We'll see if I can still do it tomorrow.

Here's the Woodkid song I really would like learn to play next.  Too bad I just don't have the skills to figure it out myself.

Woodkid - Conquest of Spaces

Thursday, October 10, 2013

Musique d'auteur

So a person who watches night-time comedy content produced by Comedy Central is bound to see a lot of advertisements for adult beverages. Most ads are just icky.  Few rise above the scuffle.  One company, though, long known for its iconic print ads, does so consistently.  The ad I saw this weekend while catching up on the Colbert Report on hulu was as visually and musically arresting as an ad could be.

So I went hunting.

The music in the ad is by Woodkid, an artist new to me.  And WOW.  Let's just say this: remember how I have spent previous posts gushing over The National and Mumford and Sons?  Let me now gush for Woodkid.  His real name is Yoann Lemoine; he is French; he has already done a lot of film work with lots of big artists whose names trigger instant recognition but who I really don't listen to.  But now he is doing his own thing and it is amazing.  There are a couple of EPs, Iron and Run Boy Run, followed by a debut album, The Golden Age.  There are music videos for Run Boy Run, I Love You, and Iron.  The work is just so impressive taken as a group that I'm breaking with my usual self-imposed limit of one video per post.  This just doesn't seem like the time for moderation.  Shall we take a look?

Woodkid - Iron





Woodkid - Run Boy Run





Woodkid - I Love You






There are also "Quintet" versions of I Love You and Iron.  
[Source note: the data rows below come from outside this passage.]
This design comes from an exercise in tuning for small area on the open sky130 flow, not from production work.
Where RTL was checked, it was by simulation tests only, not by an equivalence proof against the original.
No activity file was given, so power comes from the tool's default toggle rates.

==> 01-08 <==
## i2c_top
module i2c_top(
input clk, rst, newd, op, stretch,
input [6:0] addr,
input [7:0] din,
output [7:0] dout,
output busy,ack_err,
output done,
output sda, scl
);
Settings: LEC_CHECK=0, ABC_AREA=1, CAP_MARGIN=20, CORE_MARGIN=2, CORE_UTILIZATION=40, SLEW_MARGIN=20; clock period 10.0 ns.
standard.sh (not shown) runs the stock make flow with config.mk's settings and CLKGATE_MAP_FILE= SYNTH_SCRIPT=/design/flow/synth_recipe.tcl, a recipe that flattens the netlist after the stock synthesis.
==> flow/flow/run.sh <==
#!/bin/bash
# Standard ORFS layout, with a lighter clock tree (no dummy loads, chosen
# buffer and cluster size) and the smallest buffer on the ports.
set -uo pipefail
export CTS_ARGS="-sink_clustering_enable -repair_clock_nets -dont_use_dummy_load -buf_list sky130_fd_sc_hd__clkbuf_4 -sink_clustering_size 12 -sink_clustering_max_diameter 40"
export BUFFER_PORTS_ARGS="-buffer_cell sky130_fd_sc_hd__buf_1"
bash standard.sh > standard.log 2>&1
==> inputs of 03-24, as changes to 01-08 <==
--- a/flow/design.v
+++ b/flow/design.v
@@ -1,43 +1,42 @@
 module i2c_master(clk, rst, newd, op, addr, dout, busy, done, sda, stretching, data_bit,
-	sda_drv, scl_drv, pulse_o, sub0_o, sub1_o, bit_end_o, state_o, bit_count_o, add_o);
+	sda_drv, scl_drv, pulse_o, sub_o, state_o, bit_count_o, add_o);
 input clk,rst,op,newd;
 input [6:0] addr;
 output [7:0] dout;
 input sda;
 input stretching;
 input data_bit;
 output sda_drv;
 output scl_drv;
 output reg done;
 output busy;
 output [1:0] pulse_o;
-output sub0_o, sub1_o, bit_end_o;
+output [6:0] sub_o;
 output [3:0] state_o;
 output [3:0] bit_count_o;
 output [7:0] add_o;
 localparam IDLE = 4'd0, START = 4'd1, WRITE_ADD = 4'd2, ACK_1 = 4'd3, WRITE_DATA = 4'd4,
 	ACK_2 = 4'd5, STOP = 4'd6, MASTER_NACK = 4'd7, READ_DATA = 4'd8;
 reg [3:0] state;
-localparam [6:0] SUB0 = 7'd1, SUB1 = 7'd2, SUB_END = 7'd93;
 reg sda_t, scl_t, scl_en;
 reg [1:0] pulse;
 reg [6:0] sub;
-wire sub_end = (sub == SUB_END);
+wire sub_end = (sub == 7'd99);
 wire bit_end = sub_end && (pulse == 2'd3);
 always @(posedge clk) begin
 	if(rst || state == IDLE) begin
 		pulse <= 0;
-		sub <= SUB0;
+		sub <= 0;
 	end
 	else if(sub_end) begin
 		pulse <= pulse + 1'b1;
-		sub <= SUB0;
+		sub <= 0;
 	end
 	else
-		sub <= {sub[5:0], sub[6] ^ sub[5]};
+		sub <= sub + 1'b1;
 end
 reg [7:0] rx_data;
 reg [7:0] add;
 reg sda_en;
 reg [3:0] bit_count;
 always@(posedge clk)
@@ -134,13 +133,13 @@
 			end
 			READ_DATA: begin
 				sda_en <= 0;
 				if(~bit_count[3]) begin
 					scl_t <= pulse[1];
 					if(pulse[1] == 1'b0) sda_t <= 1'b0;
-					if(pulse == 2'd2 && sub == SUB0) rx_data <= {rx_data[6:0],sda};
+					if(pulse == 2'd2 && sub == 7'd0) rx_data <= {rx_data[6:0],sda};
 					if(bit_end) begin
 						bit_count <= bit_count + 1;
 						scl_t <= 0;
 					end
 				end
 				else begin
@@ -185,37 +184,36 @@
 end
 assign sda_drv = ~sda_en | sda_t;
 assign scl_drv = ~scl_en | scl_t;
 assign dout = rx_data;
 assign busy = (state != IDLE);
 assign pulse_o = pulse;
-assign sub0_o = (sub == SUB0);
-assign sub1_o = (sub == SUB1);
-assign bit_end_o = bit_end;
+assign sub_o = sub;
 assign state_o = state;
 assign bit_count_o = bit_count;
 assign add_o = add;
 endmodule
-module i2c_Slave(clk, rst, stretch, newd, din, pulse, sub0, sub1, bit_end, mstate, bit_count, add,
+module i2c_Slave(clk, rst, stretch, newd, din, pulse, sub, mstate, bit_count, add,
 	stretching, data_bit, sda_drv, scl_drv, ack_err);
 input clk, rst, stretch, newd;
 input [7:0] din;
 output data_bit;
 input [1:0] pulse;
-input sub0, sub1, bit_end;
+input [6:0] sub;
 input [3:0] mstate;
 input [3:0] bit_count;
 input [7:0] add;
 output reg stretching;
 output sda_drv, scl_drv;
 output reg ack_err;
 localparam IDLE = 4'd0, START = 4'd1, WRITE_ADD = 4'd2, ACK_1 = 4'd3, WRITE_DATA = 4'd4,
 	ACK_2 = 4'd5, STOP = 4'd6, MASTER_NACK = 4'd7, READ_DATA = 4'd8;
+wire bit_end = (pulse == 2'd3) && (sub == 7'd99);
 wire bit8 = bit_count[3];
 wire s_read_addr   = (mstate == WRITE_ADD);
-wire s_wait_p      = (mstate == START) && pulse[1] && !(pulse == 2'd2 && (sub0 || sub1));
+wire s_wait_p      = (mstate == START) && pulse[1] && !(pulse == 2'd2 && sub < 7'd2);
 wire s_wait_str    = (mstate == ACK_1) && stretching;
 wire s_send_ack1   = (mstate == ACK_1) && !stretching;
 wire s_send_data   = (mstate == READ_DATA);
 wire s_read_data   = (mstate == WRITE_DATA);
 wire s_send_ack2   = (mstate == ACK_2);
 wire s_master_ack  = (mstate == MASTER_NACK);
@@ -232,14 +230,14 @@
 always@(posedge clk) begin
 	if(rst) begin
 		pos <= 0;
 		scrub <= 1;
 	end
 	else begin
-		pos <= {pos[5:0], pos[6] ^ pos[5] ^ (pos[5:0] == 6'd0)};
-		if(pos == 7'd64) scrub <= 0;
+		pos <= pos + 1'b1;
+		if(pos == 7'd127) scrub <= 0;
 	end
 	for(b = 0; b < 8; b = b + 1)
 		ring[b] <= {scrub ? init[b] : wr ? data[b] : ring[b][0], ring[b][127:1]};
 end
 reg [7:0] data;
 always@(posedge clk)
@@ -277,13 +275,13 @@
 			sda_en <= 1;
 			if(pulse == 2'd0)
 				sda_t <= 0;
 		end
 		if(s_send_data) begin
 			sda_en <= ~bit8;
-			if(~bit8 && pulse == 2'd1 && sub0) sda_t <= data_bit;
+			if(~bit8 && pulse == 2'd1 && sub == 7'd0) sda_t <= data_bit;
 		end
 		if(s_read_data)
 			sda_en <= bit8;
 		if(s_send_ack2) begin
 			sda_en <= ~bit_end;
 			if(pulse == 2'd0) sda_t <= 0;
@@ -309,23 +307,23 @@
 output [7:0] dout,
 output busy,ack_err,
 output done,
 output sda, scl
 );
 wire [1:0] pulse;
-wire sub0, sub1, bit_end;
+wire [6:0] sub;
 wire [3:0] state;
 wire [3:0] bit_count;
 wire [7:0] add;
 wire data_bit;
 wire stretching;
 wire sda_m, scl_m, sda_s, scl_s;
 i2c_master master (.clk(clk), .rst(rst), .newd(newd), .op(op), .addr(addr), .data_bit(data_bit),
 	.dout(dout), .busy(busy), .done(done), .sda(sda), .stretching(stretching),
-	.sda_drv(sda_m), .scl_drv(scl_m), .pulse_o(pulse), .sub0_o(sub0), .sub1_o(sub1), .bit_end_o(bit_end), .state_o(state),
+	.sda_drv(sda_m), .scl_drv(scl_m), .pulse_o(pulse), .sub_o(sub), .state_o(state),
 	.bit_count_o(bit_count), .add_o(add));
-i2c_Slave slave (.clk(clk), .rst(rst), .stretch(stretch), .newd(newd), .din(din), .pulse(pulse), .sub0(sub0), .sub1(sub1), .bit_end(bit_end),
+i2c_Slave slave (.clk(clk), .rst(rst), .stretch(stretch), .newd(newd), .din(din), .pulse(pulse), .sub(sub),
 	.mstate(state), .bit_count(bit_count), .add(add), .data_bit(data_bit),
 	.stretching(stretching), .sda_drv(sda_s), .scl_drv(scl_s), .ack_err(ack_err));
 assign sda = sda_m & sda_s;
 assign scl = scl_m & scl_s;
 endmodule
==> flow/flow/run.sh (replaced) <==
#!/bin/bash
# Standard ORFS layout, with a lighter clock tree (small buffers, no dummy
# loads) and the smallest buffer on the ports.
set -uo pipefail
export CTS_ARGS="-sink_clustering_enable -repair_clock_nets -dont_use_dummy_load -buf_list sky130_fd_sc_hd__clkbuf_2"
export BUFFER_PORTS_ARGS="-buffer_cell sky130_fd_sc_hd__buf_1"
bash standard.sh > standard.log 2>&1
ABC_AREA = unset   (was 1)
==> impl_metrics.yaml <==
cts:
  cts_buffers: 237
global_route:
  grt_util_met2_pct: 13.3
sta:
  finClkSkew_ps: 108
worst_setup_path:
  crit_start: "master.state[1]$_SDFFE_PP0P_"
status:
  status: "no timing/DRC/antenna violations"
The numbers above come from 03-24.

==> impl_metrics.yaml <==
status:
  status: "no timing/DRC/antenna violations"
worst_setup_path:
  crit_start: "master.state[0]$_SDFFE_PP0P_"
hold_path:
  hold_depth: 0
global_route:
  grt_util_met2_pct: 12.3
  top_usage_layer: "met1"
finish:
  area_delta_synth_final_pct: 7.95
sta:
  finClkSkew_ps: 83.6
The numbers above come from 01-08.

Function not checked in 03-24: the RTL went through the layout flow alone.
Background: an optimization exercise with open tools, aiming at small area and a short achievable clock period. Do not read the settings as production practice. In this exercise RTL edits were held to simulation tests only and were not proved equivalent to the original.

==> flow/design.v <==
module sel_mux #(
    parameter W = 8
)(
    input s,
    input sn,
    input [W - 1:0] a,
    input [W - 1:0] b,
    output [W - 1:0] x
);
assign x = ({W{s}} & a) | ({W{sn}} & b);
endmodule  
module ne_cmp #(
    parameter W = 4
)(
    input [W - 1:0] a,
    input [W - 1:0] b,
    output ne
);
assign ne = a != b;
endmodule  
module g_nor #(
    parameter N = 2
)(
    input [N - 1:0] a,
    output y
);
assign y = ~(|a);
endmodule  
module g_nand #(
    parameter N = 2
)(
    input [N - 1:0] a,
    output y
);
assign y = ~(&a);
endmodule  
module g_oai22 (
    input a1,
    input a2,
    input b1,
    input b2,
    output y
);
assign y = ~((a1 | a2) & (b1 | b2));
endmodule  
module pre_gate #(
    parameter HAS_P = 1,
    parameter HAS_Q = 0,
    parameter BMODE = 1
)(
    input p,
    input q,
    input b,
    output pa
);
wire pt = HAS_P ? p : 1'b1;
wire qt = HAS_Q ? q : 1'b1;
wire bt = (BMODE == 0) ? 1'b1 : (BMODE == 1) ? b : ~b;
assign pa = ~(pt & qt & bt);
endmodule  
module hold_gate #(
    parameter HAS_G = 1,
    parameter HAS_P = 1,
    parameter P_ANY = 1
)(
    input nd,
    input g,
    input p,
    output hold
);
wire gt = HAS_G ? g : 1'b1;
wire pt = HAS_P ? (P_ANY ? ~p : p) : 1'b1;
assign hold = ~(nd & gt & pt);
endmodule  
module LU_cache #(
    parameter CELL_SIZE = 8,
    parameter CELL_COUNT = 128,
    parameter CELL_ADDR_SIZE = 7
)
(
    input clk,
    input reset,
    input [CELL_SIZE - 1:0] data_in,
    input new_data,
    output [CELL_COUNT * CELL_SIZE - 1:0] data_out
);
localparam NG = CELL_COUNT / 4;     
localparam NB = CELL_COUNT / 16;    
localparam H = CELL_SIZE / 2;
reg  [CELL_COUNT * CELL_SIZE - 1:0] cells;
wire [CELL_COUNT * CELL_SIZE - 1:0] cells_next;
wire [CELL_COUNT * CELL_SIZE - 1:0] shifted = {cells[(CELL_COUNT - 1) * CELL_SIZE - 1:0], data_in};
wire [CELL_COUNT - 1:0] ml, mh;     
wire [CELL_COUNT - 1:0] hold;
wire [CELL_COUNT - 1:0] shift;
assign data_out = cells;
genvar i;
generate
    for (i = 0; i < CELL_COUNT; i = i + 1) begin : cmp
        ne_cmp #(.W(H)) L (.a(cells[i * CELL_SIZE +: H]), .b(data_in[H - 1:0]), .ne(ml[i]));
        ne_cmp #(.W(CELL_SIZE - H)) U (.a(cells[i * CELL_SIZE + H +: CELL_SIZE - H]),
                                        .b(data_in[CELL_SIZE - 1:H]), .ne(mh[i]));
    end
endgenerate
wire [NG - 1:0] e0, e2, y01, y23, n1, n2, n3, zg;
generate
    for (i = 0; i < NG; i = i + 1) begin : grp
        g_nor  #(.N(2)) E0 (.a({mh[4 * i], ml[4 * i]}), .y(e0[i]));
        g_nor  #(.N(2)) E2 (.a({mh[4 * i + 2], ml[4 * i + 2]}), .y(e2[i]));
        g_oai22        Y01 (.a1(ml[4 * i]), .a2(mh[4 * i]), .b1(ml[4 * i + 1]), .b2(mh[4 * i + 1]), .y(y01[i]));
        g_oai22        Y23 (.a1(ml[4 * i + 2]), .a2(mh[4 * i + 2]), .b1(ml[4 * i + 3]), .b2(mh[4 * i + 3]), .y(y23[i]));
        g_nor  #(.N(1)) N1 (.a(e0[i +: 1]), .y(n1[i]));
        g_nor  #(.N(1)) N2 (.a(y01[i +: 1]), .y(n2[i]));
        g_nor  #(.N(2)) N3 (.a({e2[i], y01[i]}), .y(n3[i]));
        g_nor  #(.N(2)) ZG (.a({y23[i], y01[i]}), .y(zg[i]));
    end
endgenerate
wire [NB - 1:0] a2, a3, ab;
generate
    for (i = 0; i < NB; i = i + 1) begin : blk
        g_nand #(.N(2)) A2 (.a(zg[4 * i +: 2]), .y(a2[i]));
        g_nand #(.N(3)) A3 (.a(zg[4 * i +: 3]), .y(a3[i]));
        g_nand #(.N(4)) A4 (.a(zg[4 * i +: 4]), .y(ab[i]));
    end
endgenerate
wire [NB - 1:0] np, nq;
assign np[0] = 1'b1;
assign nq[4:0] = 5'b11111;
g_nor #(.N(1)) P1 (.a(ab[0:0]), .y(np[1]));
g_nor #(.N(2)) P2 (.a(ab[1:0]), .y(np[2]));
g_nor #(.N(3)) P3 (.a(ab[2:0]), .y(np[3]));
g_nor #(.N(4)) P4 (.a(ab[3:0]), .y(np[4]));
g_nor #(.N(1)) Q5 (.a(ab[4:4]), .y(nq[5]));
g_nor #(.N(2)) Q6 (.a(ab[5:4]), .y(nq[6]));
g_nor #(.N(3)) Q7 (.a(ab[6:4]), .y(nq[7]));
assign np[7:5] = {3{np[4]}};
wire [NG - 1:0] pa;
generate
    for (i = 0; i < NG; i = i + 1) begin : pre
        localparam integer K = i % 4;     
        localparam integer M = i / 4;     
        wire bterm = (K == 0) ? 1'b1 : (K == 1) ? zg[i - 1] : (K == 2) ? a2[M] : a3[M];
        if (M == 0 || (K == 0 && M < 5)) begin : none
            assign pa[i] = 1'b0;          
        end else begin : gate
            pre_gate #(.HAS_P(M != 0), .HAS_Q(M >= 5), .BMODE(K == 0 ? 0 : K == 1 ? 1 : 2)) G (
                .p(np[M]), .q(nq[M]), .b(bterm), .pa(pa[i]));
        end
    end
endgenerate
generate
    for (i = 0; i < CELL_COUNT; i = i + 1) begin : sel
        localparam integer T = i % 4;           
        localparam integer K = (i / 4) % 4;     
        localparam integer M = i / 16;          
        wire gterm = (T == 0) ? 1'b1 : (T == 1) ? n1[i / 4] : (T == 2) ? n2[i / 4] : n3[i / 4];
        wire pterm = (M == 0) ? ((K == 0) ? 1'b1 : (K == 1) ? zg[i / 4 - 1] : (K == 2) ? a2[0] : a3[0])
                   : (K == 0 && M < 5) ? np[M] : pa[i / 4];
        localparam PANY = (M == 0) ? (K >= 2) : !(K == 0 && M < 5);
        hold_gate #(
            .HAS_G(T != 0),
            .HAS_P(M != 0 || K != 0), .P_ANY(PANY)
        ) HG (
            .nd(new_data), .g(gterm), .p(pterm), .hold(hold[i])
        );
        g_nor #(.N(1)) S (.a(hold[i +: 1]), .y(shift[i]));
        sel_mux #(.W(CELL_SIZE)) MX (
            .s(shift[i]),
            .sn(hold[i]),
            .a(shifted[i * CELL_SIZE +: CELL_SIZE]),
            .b(cells[i * CELL_SIZE +: CELL_SIZE]),
            .x(cells_next[i * CELL_SIZE +: CELL_SIZE])
        );
    end
endgenerate
always @(posedge clk or negedge reset) begin
    if (!reset) cells <= 0;
    else cells <= cells_next;
end
endmodule  
clock: 7.0 ns
lec_check: 0
cap_margin: 20
core_margin: 2
core_utilization: 55
setup_slack_margin: 3.6
slew_margin: 20
synth_hierarchical: 1
standard.sh (not shown) runs the stock make flow with config.mk's settings and CLKGATE_MAP_FILE= SYNTH_SCRIPT=/design/flow/synth_recipe.tcl, a recipe that flattens the netlist after the stock synthesis.
==> flow/flow/run.sh <==
#!/bin/bash
# Standard ORFS layout with these changes:
#  - port buffers are buf_1 instead of the cell buffer_ports picks by default;
#  - the slow AND/OR cells (and*, or*) are added to the don't-use list, so
#    synthesis and repair build logic from NAND/NOR/AOI cells;

set -euo pipefail
DU="sky130_fd_sc_hd__probe_p_8 sky130_fd_sc_hd__probec_p_8 sky130_fd_sc_hd__lpflow_bleeder_1 sky130_fd_sc_hd__lpflow_clkbufkapwr_1 sky130_fd_sc_hd__lpflow_clkbufkapwr_16 sky130_fd_sc_hd__lpflow_clkbufkapwr_2 sky130_fd_sc_hd__lpflow_clkbufkapwr_4 sky130_fd_sc_hd__lpflow_clkbufkapwr_8 sky130_fd_sc_hd__lpflow_clkinvkapwr_1 sky130_fd_sc_hd__lpflow_clkinvkapwr_16 sky130_fd_sc_hd__lpflow_clkinvkapwr_2 sky130_fd_sc_hd__lpflow_clkinvkapwr_4 sky130_fd_sc_hd__lpflow_clkinvkapwr_8 sky130_fd_sc_hd__lpflow_decapkapwr_12 sky130_fd_sc_hd__lpflow_decapkapwr_3 sky130_fd_sc_hd__lpflow_decapkapwr_4 sky130_fd_sc_hd__lpflow_decapkapwr_6 sky130_fd_sc_hd__lpflow_decapkapwr_8 sky130_fd_sc_hd__lpflow_inputiso0n_1 sky130_fd_sc_hd__lpflow_inputiso0p_1 sky130_fd_sc_hd__lpflow_inputiso1n_1 sky130_fd_sc_hd__lpflow_inputiso1p_1 sky130_fd_sc_hd__lpflow_inputisolatch_1 sky130_fd_sc_hd__lpflow_isobufsrc_1 sky130_fd_sc_hd__lpflow_isobufsrc_16 sky130_fd_sc_hd__lpflow_isobufsrc_2 sky130_fd_sc_hd__lpflow_isobufsrc_4 sky130_fd_sc_hd__lpflow_isobufsrc_8 sky130_fd_sc_hd__lpflow_isobufsrckapwr_16 sky130_fd_sc_hd__lpflow_lsbuf_lh_hl_isowell_tap_1 sky130_fd_sc_hd__lpflow_lsbuf_lh_hl_isowell_tap_2 sky130_fd_sc_hd__lpflow_lsbuf_lh_hl_isowell_tap_4 sky130_fd_sc_hd__lpflow_lsbuf_lh_isowell_4 sky130_fd_sc_hd__lpflow_lsbuf_lh_isowell_tap_1 sky130_fd_sc_hd__lpflow_lsbuf_lh_isowell_tap_2 sky130_fd_sc_hd__lpflow_lsbuf_lh_isowell_tap_4"
EX=" sky130_fd_sc_hd__or2_0 sky130_fd_sc_hd__or2_1 sky130_fd_sc_hd__or2_2 sky130_fd_sc_hd__or2_4 sky130_fd_sc_hd__or3_1 sky130_fd_sc_hd__or3_2 sky130_fd_sc_hd__or3_4 sky130_fd_sc_hd__or4_1 sky130_fd_sc_hd__or4_2 sky130_fd_sc_hd__or4_4 sky130_fd_sc_hd__or2b_1 sky130_fd_sc_hd__or2b_2 sky130_fd_sc_hd__or2b_4 sky130_fd_sc_hd__or3b_1 sky130_fd_sc_hd__or3b_2 sky130_fd_sc_hd__or3b_4 sky130_fd_sc_hd__or4b_1 sky130_fd_sc_hd__or4b_2 sky130_fd_sc_hd__or4b_4 sky130_fd_sc_hd__or4bb_1 sky130_fd_sc_hd__or4bb_2 sky130_fd_sc_hd__or4bb_4 sky130_fd_sc_hd__and2_0 sky130_fd_sc_hd__and2_1 sky130_fd_sc_hd__and2_2 sky130_fd_sc_hd__and2_4 sky130_fd_sc_hd__and3_1 sky130_fd_sc_hd__and3_2 sky130_fd_sc_hd__and3_4 sky130_fd_sc_hd__and4_1 sky130_fd_sc_hd__and4_2 sky130_fd_sc_hd__and4_4 sky130_fd_sc_hd__and2b_1 sky130_fd_sc_hd__and2b_2 sky130_fd_sc_hd__and2b_4 sky130_fd_sc_hd__and3b_1 sky130_fd_sc_hd__and3b_2 sky130_fd_sc_hd__and3b_4 sky130_fd_sc_hd__and4b_1 sky130_fd_sc_hd__and4b_2 sky130_fd_sc_hd__and4b_4 sky130_fd_sc_hd__and4bb_1 sky130_fd_sc_hd__and4bb_2 sky130_fd_sc_hd__and4bb_4"
bash standard.sh "BUFFER_PORTS_ARGS=-buffer_cell sky130_fd_sc_hd__buf_1" "DONT_USE_CELLS=$DU $EX" finish > layout.log 2>&1
The starting point went through all stages and came out clean.
Then changed:
Settings changed: CTS_CLUSTER_DIAMETER set to 120, CTS_CLUSTER_SIZE set to 25, SETUP_SLACK_MARGIN 3.6 to 3.2.
The new run finished with timing, DRC and antenna clean.
Critical path depth went up by 4.
Cell area went down by 6.8%.
Non-clock buffer count went down by 66.
Flip-flop and latch count does not change.
Worst hold slack improves by 3.9 ps.
Via count went down by 2.8%.
Worst setup slack degrades by 140 ps.
Routed wire length went down by about 3%.
Synthesized cell count stays the same.
Clock-buffer cell count went down by 116.

-- afterwards: timing with drivers on the ports --
How much do the figures lean on ideal ports? The routed layouts below were timed once more, with nothing changed but the port constraints. Step 1 sets driving cells, clkbuf_16 on the clock port and buf_2 on the other inputs (assumed; they add their load-dependent delay and slew). Step 2, shift: input delay + t, output delay - t, t = (earliest + latest rising clock arrival at the registers) / 2. This alone moves slack from input paths to output paths. a / b / c = ideal / step 1 / step 2; a / b = the first two.
| run | t, ns | slack for setup (ns) | pins driven straight from the clock port |
|---|---|---|---|
| the first run | 0.770 | 3.140 / 2.906 / 2.136 | 1 |
| the second run | 0.712 | 2.997 / 2.726 / 2.014 | 1 |
After both steps setup and hold are still met in every run listed. For the first run, which loses most, drivers alone change the setup slack by -0.234 ns; drivers and shift together by -1.004 ns.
Woodkid - I Love You (Quintet version)





Woodkid - Iron (Quintet version)





And finally, there is the title track of the album, which I find so intriguing.  Not that I don't find the rest of the album intriguing/arresting/necessary, it's just that I want to revel in the similarity of the staccato horn work starting at 1:34 with the brass in Bjork's Wanderlust.  Different but similar.  It's really such a driving, urgent sound.

Woodkid - The Golden Age (and the rest of it).  Downloadable on Amazon.